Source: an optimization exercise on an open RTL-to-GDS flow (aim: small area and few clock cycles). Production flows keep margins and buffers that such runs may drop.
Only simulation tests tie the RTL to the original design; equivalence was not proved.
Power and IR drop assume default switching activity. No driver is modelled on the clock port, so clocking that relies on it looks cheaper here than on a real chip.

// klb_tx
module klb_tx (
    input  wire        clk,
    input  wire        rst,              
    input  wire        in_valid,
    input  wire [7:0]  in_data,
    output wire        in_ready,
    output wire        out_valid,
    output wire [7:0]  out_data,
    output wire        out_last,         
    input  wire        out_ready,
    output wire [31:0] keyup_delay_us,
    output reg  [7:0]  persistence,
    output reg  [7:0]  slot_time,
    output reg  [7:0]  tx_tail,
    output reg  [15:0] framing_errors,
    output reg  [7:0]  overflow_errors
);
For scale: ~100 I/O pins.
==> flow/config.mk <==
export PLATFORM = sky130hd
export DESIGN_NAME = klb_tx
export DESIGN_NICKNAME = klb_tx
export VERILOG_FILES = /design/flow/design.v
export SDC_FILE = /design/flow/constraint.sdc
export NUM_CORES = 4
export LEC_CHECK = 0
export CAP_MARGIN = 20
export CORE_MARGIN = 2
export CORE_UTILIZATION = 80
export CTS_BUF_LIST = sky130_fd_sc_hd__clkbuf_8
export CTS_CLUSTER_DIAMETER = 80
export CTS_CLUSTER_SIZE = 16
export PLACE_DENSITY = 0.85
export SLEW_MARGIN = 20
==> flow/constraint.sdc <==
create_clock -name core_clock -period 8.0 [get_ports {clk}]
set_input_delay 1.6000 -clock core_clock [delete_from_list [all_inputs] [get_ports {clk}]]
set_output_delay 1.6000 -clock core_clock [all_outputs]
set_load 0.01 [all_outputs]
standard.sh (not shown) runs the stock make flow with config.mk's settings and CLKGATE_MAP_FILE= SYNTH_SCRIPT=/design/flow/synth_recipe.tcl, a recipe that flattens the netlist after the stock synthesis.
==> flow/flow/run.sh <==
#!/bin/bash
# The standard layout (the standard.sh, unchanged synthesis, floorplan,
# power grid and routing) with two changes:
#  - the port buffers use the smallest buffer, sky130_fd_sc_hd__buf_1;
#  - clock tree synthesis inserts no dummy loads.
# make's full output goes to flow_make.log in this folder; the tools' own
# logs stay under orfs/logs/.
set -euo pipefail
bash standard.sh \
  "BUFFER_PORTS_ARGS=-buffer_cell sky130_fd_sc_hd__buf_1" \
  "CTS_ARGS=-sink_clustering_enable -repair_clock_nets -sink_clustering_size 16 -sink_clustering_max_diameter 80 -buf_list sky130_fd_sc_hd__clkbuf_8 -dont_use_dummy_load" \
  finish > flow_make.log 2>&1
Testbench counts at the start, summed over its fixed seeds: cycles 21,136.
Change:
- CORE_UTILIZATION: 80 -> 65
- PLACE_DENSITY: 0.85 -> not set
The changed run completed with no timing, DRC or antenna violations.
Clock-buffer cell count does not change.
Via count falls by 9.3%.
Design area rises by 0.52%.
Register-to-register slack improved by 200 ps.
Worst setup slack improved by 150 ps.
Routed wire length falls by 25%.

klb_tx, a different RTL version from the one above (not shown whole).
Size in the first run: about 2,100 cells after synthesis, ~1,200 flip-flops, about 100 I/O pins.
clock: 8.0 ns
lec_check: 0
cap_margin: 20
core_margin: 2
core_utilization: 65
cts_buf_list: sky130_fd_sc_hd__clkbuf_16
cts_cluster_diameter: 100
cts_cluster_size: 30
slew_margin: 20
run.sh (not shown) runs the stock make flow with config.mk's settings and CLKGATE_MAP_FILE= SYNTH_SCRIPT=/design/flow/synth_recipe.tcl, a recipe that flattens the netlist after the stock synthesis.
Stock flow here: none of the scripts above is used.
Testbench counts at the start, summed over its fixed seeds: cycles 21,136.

◇ ◇ ◇

● **ASSIGNED TASK**: All lines above from the one with "-repair_clock_nets -sink_clustering_size 16" to the one with "klb_tx, a different", inclusive, should be copied exactly, and no other lines.

● **EXERCISE OUTPUT**:
  "CTS_ARGS=-sink_clustering_enable -repair_clock_nets -sink_clustering_size 16 -sink_clustering_max_diameter 80 -buf_list sky130_fd_sc_hd__clkbuf_8 -dont_use_dummy_load" \
  finish > flow_make.log 2>&1
Testbench counts at the start, summed over its fixed seeds: cycles 21,136.
Change:
- CORE_UTILIZATION: 80 -> 65
- PLACE_DENSITY: 0.85 -> not set
The changed run completed with no timing, DRC or antenna violations.
Clock-buffer cell count does not change.
Via count falls by 9.3%.
Design area rises by 0.52%.
Register-to-register slack improved by 200 ps.
Worst setup slack improved by 150 ps.
Routed wire length falls by 25%.

klb_tx, a different RTL version from the one above (not shown whole).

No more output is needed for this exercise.